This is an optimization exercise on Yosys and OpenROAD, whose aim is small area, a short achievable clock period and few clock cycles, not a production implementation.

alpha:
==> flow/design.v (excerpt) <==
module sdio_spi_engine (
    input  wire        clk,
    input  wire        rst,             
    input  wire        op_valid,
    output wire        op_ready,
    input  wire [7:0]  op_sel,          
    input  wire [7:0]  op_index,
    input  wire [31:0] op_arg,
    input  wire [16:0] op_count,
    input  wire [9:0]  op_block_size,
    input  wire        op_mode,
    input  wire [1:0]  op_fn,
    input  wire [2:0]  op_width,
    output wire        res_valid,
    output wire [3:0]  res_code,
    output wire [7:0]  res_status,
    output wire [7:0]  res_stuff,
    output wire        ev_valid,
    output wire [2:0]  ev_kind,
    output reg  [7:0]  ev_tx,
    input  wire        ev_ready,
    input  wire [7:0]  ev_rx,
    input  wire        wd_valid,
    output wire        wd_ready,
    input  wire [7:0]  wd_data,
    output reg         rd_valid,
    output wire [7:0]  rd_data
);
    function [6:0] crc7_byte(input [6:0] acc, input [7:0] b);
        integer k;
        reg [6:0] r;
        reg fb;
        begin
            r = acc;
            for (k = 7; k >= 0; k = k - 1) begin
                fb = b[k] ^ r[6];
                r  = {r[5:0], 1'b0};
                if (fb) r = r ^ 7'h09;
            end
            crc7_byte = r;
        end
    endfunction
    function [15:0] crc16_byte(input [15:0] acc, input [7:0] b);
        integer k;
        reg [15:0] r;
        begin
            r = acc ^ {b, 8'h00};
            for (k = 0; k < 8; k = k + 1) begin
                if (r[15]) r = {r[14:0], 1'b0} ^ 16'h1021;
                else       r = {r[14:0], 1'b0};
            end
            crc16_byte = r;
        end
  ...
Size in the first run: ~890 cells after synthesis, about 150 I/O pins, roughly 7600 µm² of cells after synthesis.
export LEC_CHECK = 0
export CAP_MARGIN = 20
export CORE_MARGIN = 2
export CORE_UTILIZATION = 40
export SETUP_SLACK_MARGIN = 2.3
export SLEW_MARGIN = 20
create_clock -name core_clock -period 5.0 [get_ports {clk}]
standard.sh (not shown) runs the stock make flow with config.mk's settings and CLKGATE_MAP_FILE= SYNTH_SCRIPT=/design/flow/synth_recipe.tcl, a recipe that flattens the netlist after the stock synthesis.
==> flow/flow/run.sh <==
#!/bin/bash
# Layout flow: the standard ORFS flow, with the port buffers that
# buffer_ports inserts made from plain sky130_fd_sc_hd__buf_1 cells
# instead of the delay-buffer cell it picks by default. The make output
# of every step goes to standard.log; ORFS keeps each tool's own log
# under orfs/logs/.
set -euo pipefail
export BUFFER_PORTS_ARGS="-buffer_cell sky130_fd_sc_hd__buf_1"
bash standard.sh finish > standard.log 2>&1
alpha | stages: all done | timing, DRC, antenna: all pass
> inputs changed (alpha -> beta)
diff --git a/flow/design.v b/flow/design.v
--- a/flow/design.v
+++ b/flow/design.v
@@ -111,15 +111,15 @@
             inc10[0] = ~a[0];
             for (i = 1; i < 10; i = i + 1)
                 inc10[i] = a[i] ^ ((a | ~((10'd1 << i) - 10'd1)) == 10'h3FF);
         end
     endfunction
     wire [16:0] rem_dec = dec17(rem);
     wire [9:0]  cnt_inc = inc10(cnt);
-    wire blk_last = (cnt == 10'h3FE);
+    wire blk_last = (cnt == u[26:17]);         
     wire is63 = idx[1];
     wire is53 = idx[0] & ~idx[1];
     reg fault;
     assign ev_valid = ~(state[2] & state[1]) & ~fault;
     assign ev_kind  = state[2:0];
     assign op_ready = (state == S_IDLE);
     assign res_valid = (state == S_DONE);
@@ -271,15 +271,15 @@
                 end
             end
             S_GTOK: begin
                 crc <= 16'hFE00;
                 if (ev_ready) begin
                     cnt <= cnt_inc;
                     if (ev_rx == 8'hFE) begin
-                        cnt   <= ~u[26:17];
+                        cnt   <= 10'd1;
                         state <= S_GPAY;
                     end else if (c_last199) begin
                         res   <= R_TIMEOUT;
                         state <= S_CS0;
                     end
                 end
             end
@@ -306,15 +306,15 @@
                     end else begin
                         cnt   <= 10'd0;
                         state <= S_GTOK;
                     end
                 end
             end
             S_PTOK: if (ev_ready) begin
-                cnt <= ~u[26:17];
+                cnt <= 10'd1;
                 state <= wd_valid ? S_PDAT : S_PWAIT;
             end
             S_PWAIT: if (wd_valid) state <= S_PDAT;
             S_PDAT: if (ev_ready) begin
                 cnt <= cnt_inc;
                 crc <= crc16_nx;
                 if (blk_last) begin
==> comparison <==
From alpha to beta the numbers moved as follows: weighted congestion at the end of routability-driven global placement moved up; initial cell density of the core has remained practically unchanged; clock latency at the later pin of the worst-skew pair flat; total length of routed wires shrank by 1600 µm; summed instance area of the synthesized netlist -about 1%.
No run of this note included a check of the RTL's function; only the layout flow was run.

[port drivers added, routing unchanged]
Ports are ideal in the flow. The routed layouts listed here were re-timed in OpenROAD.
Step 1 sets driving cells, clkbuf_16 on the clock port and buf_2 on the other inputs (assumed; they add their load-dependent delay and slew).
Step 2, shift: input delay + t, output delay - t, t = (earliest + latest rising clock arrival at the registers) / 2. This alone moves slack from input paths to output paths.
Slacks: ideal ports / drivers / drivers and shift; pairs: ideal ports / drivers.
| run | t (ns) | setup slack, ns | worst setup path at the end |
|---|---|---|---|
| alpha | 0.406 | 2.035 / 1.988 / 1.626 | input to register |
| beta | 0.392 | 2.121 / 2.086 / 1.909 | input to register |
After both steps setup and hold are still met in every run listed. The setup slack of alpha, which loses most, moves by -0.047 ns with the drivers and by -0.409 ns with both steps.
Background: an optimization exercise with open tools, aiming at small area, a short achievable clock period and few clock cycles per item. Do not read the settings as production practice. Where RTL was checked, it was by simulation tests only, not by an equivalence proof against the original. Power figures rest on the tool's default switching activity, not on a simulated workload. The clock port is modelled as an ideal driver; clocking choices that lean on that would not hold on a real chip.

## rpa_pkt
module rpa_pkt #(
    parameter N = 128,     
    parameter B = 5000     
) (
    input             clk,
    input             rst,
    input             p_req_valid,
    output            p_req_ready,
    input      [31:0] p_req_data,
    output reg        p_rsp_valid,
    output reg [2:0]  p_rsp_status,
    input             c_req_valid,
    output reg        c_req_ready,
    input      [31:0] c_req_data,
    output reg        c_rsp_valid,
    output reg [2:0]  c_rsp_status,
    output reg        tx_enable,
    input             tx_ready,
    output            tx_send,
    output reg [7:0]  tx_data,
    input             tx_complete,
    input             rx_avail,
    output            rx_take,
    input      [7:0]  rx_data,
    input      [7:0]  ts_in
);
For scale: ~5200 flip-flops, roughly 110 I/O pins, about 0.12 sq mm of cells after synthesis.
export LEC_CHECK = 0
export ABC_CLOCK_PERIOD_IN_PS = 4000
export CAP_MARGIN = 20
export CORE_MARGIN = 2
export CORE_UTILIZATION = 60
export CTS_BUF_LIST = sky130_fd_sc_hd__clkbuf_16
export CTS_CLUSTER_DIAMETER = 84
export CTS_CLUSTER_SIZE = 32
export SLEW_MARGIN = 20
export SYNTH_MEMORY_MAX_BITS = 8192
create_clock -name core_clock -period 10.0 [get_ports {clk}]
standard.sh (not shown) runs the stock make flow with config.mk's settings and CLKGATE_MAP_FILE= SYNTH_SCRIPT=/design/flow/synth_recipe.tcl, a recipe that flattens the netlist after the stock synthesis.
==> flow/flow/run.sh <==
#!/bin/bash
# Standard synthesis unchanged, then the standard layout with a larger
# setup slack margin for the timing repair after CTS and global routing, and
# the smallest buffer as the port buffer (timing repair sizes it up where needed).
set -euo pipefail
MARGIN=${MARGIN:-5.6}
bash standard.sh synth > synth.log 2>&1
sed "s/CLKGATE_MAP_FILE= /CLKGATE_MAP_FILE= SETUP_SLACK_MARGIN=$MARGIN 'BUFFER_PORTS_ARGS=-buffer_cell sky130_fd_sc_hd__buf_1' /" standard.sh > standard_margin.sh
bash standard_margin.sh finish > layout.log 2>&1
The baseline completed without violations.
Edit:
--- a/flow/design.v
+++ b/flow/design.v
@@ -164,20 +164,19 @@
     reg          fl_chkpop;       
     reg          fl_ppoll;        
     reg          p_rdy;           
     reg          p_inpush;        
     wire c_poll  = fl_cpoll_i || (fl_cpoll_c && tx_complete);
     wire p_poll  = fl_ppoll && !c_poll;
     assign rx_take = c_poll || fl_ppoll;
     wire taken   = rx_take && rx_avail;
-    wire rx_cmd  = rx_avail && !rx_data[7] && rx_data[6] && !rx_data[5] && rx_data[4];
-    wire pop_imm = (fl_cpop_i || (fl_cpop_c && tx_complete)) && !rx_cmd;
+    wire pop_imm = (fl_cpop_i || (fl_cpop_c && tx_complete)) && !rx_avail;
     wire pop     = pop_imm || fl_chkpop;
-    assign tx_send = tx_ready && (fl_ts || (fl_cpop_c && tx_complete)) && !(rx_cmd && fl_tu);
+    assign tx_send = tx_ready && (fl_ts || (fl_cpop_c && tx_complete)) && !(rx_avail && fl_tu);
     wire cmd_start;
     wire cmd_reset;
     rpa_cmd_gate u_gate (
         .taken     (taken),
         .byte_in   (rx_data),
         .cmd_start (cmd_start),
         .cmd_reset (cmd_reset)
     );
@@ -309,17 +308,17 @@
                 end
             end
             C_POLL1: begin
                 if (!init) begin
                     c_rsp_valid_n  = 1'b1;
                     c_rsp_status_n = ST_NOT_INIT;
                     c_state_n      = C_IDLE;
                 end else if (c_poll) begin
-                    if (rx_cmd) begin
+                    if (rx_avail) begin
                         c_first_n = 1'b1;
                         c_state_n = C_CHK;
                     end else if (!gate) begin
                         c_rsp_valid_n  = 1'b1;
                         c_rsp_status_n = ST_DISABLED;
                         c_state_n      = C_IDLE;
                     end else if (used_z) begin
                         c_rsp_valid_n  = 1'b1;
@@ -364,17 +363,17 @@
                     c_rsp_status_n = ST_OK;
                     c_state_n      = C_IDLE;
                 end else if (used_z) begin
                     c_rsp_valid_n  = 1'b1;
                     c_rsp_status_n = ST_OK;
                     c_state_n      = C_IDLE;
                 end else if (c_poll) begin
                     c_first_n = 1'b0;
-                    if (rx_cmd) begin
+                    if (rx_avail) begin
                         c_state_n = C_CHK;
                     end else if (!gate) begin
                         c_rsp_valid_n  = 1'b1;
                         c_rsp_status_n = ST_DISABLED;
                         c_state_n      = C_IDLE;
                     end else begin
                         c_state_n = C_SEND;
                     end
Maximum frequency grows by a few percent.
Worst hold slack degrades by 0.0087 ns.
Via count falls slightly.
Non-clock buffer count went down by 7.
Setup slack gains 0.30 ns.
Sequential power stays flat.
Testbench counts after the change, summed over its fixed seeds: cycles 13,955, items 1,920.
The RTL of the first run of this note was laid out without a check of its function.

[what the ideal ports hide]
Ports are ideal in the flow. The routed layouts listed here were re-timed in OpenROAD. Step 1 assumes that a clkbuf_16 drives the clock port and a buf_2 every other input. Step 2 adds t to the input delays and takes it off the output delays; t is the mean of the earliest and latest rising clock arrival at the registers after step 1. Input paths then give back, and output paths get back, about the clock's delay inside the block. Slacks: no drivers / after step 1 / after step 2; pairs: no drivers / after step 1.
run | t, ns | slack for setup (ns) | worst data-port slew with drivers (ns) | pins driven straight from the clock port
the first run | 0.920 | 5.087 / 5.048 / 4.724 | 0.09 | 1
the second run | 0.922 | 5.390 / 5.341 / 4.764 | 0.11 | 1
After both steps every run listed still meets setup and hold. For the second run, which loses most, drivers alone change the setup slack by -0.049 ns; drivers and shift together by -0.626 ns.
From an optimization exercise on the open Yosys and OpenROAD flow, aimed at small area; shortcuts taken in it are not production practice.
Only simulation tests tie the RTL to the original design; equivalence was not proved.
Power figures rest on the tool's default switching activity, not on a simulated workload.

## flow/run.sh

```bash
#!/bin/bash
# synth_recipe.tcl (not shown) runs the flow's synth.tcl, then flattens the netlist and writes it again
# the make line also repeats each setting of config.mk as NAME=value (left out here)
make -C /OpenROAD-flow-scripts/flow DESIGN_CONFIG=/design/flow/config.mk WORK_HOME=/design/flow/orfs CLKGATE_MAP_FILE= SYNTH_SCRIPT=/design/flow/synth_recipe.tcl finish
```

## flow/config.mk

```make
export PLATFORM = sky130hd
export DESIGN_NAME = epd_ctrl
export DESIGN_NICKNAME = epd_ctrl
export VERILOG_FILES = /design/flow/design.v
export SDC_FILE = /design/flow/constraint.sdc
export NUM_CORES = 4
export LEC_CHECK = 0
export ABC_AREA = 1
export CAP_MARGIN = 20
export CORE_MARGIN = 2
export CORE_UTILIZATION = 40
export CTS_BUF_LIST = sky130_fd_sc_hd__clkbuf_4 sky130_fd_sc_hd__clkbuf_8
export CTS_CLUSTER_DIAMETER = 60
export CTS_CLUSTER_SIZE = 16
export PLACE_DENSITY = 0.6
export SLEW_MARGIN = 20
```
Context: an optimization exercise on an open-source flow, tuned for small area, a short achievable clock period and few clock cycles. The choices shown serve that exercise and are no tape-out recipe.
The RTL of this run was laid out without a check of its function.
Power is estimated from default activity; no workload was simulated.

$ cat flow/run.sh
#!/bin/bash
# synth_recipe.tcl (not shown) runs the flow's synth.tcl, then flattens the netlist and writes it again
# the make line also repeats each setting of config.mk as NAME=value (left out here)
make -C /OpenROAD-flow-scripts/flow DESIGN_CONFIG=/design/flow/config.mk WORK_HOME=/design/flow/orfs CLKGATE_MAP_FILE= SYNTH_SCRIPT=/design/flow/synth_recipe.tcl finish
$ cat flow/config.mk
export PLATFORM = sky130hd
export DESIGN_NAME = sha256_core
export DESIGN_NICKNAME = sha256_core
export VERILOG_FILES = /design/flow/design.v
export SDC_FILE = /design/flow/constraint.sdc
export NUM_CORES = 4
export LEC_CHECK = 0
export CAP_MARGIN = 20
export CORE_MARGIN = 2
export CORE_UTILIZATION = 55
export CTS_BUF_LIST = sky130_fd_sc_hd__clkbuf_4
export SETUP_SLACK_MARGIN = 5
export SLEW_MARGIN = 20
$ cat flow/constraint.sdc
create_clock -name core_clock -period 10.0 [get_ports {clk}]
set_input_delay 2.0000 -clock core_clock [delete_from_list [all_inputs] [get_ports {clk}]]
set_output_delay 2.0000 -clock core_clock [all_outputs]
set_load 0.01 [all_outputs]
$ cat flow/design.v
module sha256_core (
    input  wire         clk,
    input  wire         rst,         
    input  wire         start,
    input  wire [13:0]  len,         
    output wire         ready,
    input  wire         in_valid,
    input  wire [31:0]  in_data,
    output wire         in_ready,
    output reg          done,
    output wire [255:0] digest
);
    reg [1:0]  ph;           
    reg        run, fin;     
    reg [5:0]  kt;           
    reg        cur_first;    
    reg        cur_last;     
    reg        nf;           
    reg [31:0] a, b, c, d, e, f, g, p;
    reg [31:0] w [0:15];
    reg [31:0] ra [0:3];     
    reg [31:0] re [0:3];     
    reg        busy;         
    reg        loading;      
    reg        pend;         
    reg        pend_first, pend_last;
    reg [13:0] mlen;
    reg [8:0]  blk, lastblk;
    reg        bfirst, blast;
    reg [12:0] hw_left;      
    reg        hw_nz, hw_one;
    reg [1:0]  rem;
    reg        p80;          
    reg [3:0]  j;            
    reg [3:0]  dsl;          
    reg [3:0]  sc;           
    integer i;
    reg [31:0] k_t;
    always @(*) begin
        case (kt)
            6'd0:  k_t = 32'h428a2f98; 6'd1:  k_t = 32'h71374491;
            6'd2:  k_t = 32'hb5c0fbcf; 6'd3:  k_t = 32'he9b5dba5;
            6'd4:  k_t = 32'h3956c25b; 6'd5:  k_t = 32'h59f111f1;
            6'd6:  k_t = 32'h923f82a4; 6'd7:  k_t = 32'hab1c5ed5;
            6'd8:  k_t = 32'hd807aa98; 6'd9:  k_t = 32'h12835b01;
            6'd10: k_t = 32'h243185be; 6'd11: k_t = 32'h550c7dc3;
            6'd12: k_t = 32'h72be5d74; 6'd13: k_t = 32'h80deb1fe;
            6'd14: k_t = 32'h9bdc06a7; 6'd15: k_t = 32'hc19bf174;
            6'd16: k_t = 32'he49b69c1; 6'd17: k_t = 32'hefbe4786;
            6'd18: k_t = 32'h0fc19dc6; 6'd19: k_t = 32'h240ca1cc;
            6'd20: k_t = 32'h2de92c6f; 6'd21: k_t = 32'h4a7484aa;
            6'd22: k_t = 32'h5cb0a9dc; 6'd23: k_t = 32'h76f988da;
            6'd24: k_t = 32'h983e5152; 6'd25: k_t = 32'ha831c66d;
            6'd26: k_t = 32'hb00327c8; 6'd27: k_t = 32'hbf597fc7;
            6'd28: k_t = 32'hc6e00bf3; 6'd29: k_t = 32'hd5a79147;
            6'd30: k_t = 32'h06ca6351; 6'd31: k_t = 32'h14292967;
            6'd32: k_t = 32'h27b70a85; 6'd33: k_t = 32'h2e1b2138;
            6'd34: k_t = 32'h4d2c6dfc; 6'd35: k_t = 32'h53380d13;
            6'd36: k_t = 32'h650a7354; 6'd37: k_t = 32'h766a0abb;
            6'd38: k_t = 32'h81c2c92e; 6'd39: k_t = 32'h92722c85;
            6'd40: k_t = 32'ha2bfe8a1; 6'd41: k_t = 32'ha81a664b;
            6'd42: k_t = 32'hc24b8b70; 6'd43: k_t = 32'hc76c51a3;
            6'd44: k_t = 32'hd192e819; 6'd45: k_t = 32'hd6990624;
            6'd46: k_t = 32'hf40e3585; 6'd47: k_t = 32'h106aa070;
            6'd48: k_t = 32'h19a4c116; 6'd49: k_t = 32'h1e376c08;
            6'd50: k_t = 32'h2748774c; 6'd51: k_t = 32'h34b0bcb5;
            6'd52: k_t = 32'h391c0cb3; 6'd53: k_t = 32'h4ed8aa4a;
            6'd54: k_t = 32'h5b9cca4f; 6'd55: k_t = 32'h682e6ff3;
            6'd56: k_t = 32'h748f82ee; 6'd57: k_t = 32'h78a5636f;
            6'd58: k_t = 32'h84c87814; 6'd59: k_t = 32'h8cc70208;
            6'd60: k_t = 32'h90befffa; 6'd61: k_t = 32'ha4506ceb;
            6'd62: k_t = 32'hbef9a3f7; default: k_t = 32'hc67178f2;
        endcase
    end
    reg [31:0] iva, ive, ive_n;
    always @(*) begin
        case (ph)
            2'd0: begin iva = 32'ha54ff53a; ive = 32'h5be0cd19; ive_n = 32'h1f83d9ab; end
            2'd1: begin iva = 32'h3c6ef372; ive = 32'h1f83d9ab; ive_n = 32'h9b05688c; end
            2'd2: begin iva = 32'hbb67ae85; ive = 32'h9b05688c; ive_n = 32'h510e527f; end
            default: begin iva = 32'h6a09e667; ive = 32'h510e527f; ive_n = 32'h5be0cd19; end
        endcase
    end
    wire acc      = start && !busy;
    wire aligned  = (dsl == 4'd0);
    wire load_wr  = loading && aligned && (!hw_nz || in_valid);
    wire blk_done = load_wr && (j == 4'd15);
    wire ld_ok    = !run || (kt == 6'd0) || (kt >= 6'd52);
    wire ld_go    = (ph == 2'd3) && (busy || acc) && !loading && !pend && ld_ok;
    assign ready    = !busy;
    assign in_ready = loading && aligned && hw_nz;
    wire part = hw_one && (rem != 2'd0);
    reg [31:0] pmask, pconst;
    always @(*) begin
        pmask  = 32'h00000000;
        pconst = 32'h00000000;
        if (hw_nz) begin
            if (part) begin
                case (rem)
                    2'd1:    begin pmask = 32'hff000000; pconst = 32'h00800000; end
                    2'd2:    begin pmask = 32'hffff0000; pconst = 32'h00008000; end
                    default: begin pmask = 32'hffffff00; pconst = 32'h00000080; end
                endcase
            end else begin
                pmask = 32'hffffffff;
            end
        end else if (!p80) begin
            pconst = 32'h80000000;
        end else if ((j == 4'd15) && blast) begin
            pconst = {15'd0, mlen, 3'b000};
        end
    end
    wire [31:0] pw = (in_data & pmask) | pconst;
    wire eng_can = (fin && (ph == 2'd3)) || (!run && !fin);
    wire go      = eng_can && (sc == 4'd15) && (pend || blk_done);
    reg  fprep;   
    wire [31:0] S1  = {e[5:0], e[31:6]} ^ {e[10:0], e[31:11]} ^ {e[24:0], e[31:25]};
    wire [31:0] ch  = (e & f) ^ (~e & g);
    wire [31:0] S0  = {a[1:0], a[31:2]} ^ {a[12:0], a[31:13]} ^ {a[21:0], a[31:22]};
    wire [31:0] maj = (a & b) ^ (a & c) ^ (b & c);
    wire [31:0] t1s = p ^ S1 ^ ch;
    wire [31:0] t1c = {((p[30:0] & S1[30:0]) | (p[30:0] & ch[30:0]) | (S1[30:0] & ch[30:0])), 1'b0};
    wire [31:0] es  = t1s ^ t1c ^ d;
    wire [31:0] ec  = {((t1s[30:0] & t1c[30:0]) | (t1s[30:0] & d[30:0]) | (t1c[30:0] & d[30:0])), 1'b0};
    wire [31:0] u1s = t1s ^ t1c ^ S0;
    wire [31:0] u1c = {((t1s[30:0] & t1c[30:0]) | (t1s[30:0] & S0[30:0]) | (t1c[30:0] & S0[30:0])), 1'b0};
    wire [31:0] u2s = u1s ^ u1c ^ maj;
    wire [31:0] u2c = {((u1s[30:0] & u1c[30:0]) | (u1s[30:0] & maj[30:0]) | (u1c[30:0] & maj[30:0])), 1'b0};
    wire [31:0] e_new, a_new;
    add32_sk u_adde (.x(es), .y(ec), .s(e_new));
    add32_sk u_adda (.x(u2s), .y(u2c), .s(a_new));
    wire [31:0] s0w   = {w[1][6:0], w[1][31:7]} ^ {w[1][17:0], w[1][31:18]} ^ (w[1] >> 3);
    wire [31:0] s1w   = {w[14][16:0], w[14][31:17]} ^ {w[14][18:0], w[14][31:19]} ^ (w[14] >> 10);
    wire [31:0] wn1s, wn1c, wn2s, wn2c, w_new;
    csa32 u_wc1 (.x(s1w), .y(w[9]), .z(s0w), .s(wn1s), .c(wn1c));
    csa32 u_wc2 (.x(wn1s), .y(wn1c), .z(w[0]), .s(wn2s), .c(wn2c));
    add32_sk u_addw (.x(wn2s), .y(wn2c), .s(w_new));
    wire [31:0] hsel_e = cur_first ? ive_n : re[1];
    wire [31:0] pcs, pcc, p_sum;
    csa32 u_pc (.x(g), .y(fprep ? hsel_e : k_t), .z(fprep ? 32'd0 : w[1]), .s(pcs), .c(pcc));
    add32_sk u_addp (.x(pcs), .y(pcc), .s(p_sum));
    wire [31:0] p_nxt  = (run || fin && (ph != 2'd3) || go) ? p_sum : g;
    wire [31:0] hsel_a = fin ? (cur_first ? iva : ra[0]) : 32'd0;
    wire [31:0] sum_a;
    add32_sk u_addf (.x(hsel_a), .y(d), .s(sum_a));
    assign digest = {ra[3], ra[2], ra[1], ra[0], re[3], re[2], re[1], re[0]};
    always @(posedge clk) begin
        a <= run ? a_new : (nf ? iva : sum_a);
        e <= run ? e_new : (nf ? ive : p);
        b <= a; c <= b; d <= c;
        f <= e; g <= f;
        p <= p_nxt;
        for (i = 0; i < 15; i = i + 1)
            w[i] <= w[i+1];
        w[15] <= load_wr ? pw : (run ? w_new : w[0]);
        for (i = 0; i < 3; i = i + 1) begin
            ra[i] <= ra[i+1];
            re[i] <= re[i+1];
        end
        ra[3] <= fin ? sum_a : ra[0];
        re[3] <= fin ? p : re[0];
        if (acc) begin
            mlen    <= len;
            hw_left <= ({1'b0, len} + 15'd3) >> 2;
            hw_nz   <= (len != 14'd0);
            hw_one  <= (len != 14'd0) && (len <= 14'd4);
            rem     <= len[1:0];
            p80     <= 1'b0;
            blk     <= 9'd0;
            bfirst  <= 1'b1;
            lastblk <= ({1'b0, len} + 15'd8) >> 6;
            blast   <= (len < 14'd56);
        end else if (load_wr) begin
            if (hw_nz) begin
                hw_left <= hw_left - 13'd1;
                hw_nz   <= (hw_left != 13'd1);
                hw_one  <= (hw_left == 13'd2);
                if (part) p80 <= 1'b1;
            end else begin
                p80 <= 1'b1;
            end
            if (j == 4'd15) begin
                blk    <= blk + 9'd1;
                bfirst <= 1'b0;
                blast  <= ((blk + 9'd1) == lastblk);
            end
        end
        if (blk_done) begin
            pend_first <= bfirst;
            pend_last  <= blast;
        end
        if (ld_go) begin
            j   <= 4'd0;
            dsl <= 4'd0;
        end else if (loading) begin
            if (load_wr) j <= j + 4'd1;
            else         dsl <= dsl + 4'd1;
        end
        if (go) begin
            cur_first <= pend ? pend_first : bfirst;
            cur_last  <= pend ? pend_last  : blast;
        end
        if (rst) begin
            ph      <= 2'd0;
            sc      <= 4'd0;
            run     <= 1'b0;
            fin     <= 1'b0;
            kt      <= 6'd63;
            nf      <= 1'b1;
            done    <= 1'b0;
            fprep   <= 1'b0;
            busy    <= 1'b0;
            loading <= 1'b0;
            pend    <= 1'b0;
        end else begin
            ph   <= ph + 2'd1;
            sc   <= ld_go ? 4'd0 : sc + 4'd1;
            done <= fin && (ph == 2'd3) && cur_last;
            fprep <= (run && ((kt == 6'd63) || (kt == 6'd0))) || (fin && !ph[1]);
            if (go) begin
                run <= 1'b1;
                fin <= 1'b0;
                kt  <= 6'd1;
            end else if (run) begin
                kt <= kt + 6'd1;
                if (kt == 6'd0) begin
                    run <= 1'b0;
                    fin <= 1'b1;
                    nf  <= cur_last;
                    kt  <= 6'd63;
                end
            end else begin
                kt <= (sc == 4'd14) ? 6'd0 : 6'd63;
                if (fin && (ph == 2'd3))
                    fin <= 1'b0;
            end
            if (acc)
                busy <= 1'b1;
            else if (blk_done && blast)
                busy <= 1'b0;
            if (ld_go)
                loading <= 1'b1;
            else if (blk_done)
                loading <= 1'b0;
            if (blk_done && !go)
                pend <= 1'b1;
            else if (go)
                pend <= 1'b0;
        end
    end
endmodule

* * * * * * *

## [TASK BRIEF]
Only certain lines are wanted. Please return exactly those from the top of the data through the line with "create_clock -name core_clock -period 5.0".

## [ANSWER TO THE EXERCISE]
This is an optimization exercise on Yosys and OpenROAD, whose aim is small area, a short achievable clock period and few clock cycles, not a production implementation.

alpha:
==> flow/design.v (excerpt) <==
module sdio_spi_engine (
    input  wire        clk,
    input  wire        rst,             
    input  wire        op_valid,
    output wire        op_ready,
    input  wire [7:0]  op_sel,          
    input  wire [7:0]  op_index,
    input  wire [31:0] op_arg,
    input  wire [16:0] op_count,
    input  wire [9:0]  op_block_size,
    input  wire        op_mode,
    input  wire [1:0]  op_fn,
    input  wire [2:0]  op_width,
    output wire        res_valid,
    output wire [3:0]  res_code,
    output wire [7:0]  res_status,
    output wire [7:0]  res_stuff,
    output wire        ev_valid,
    output wire [2:0]  ev_kind,
    output reg  [7:0]  ev_tx,
    input  wire        ev_ready,
    input  wire [7:0]  ev_rx,
    input  wire        wd_valid,
    output wire        wd_ready,
    input  wire [7:0]  wd_data,
    output reg         rd_valid,
    output wire [7:0]  rd_data
);
    function [6:0] crc7_byte(input [6:0] acc, input [7:0] b);
        integer k;
        reg [6:0] r;
        reg fb;
        begin
            r = acc;
            for (k = 7; k >= 0; k = k - 1) begin
                fb = b[k] ^ r[6];
                r  = {r[5:0], 1'b0};
                if (fb) r = r ^ 7'h09;
            end
            crc7_byte = r;
        end
    endfunction
    function [15:0] crc16_byte(input [15:0] acc, input [7:0] b);
        integer k;
        reg [15:0] r;
        begin
            r = acc ^ {b, 8'h00};
            for (k = 0; k < 8; k = k + 1) begin
                if (r[15]) r = {r[14:0], 1'b0} ^ 16'h1021;
                else       r = {r[14:0], 1'b0};
            end
            crc16_byte = r;
        end
  ...
Size in the first run: ~890 cells after synthesis, about 150 I/O pins, roughly 7600 µm² of cells after synthesis.
export LEC_CHECK = 0
export CAP_MARGIN = 20
export CORE_MARGIN = 2
export CORE_UTILIZATION = 40
export SETUP_SLACK_MARGIN = 2.3
export SLEW_MARGIN = 20
create_clock -name core_clock -period 5.0 [get_ports {clk}]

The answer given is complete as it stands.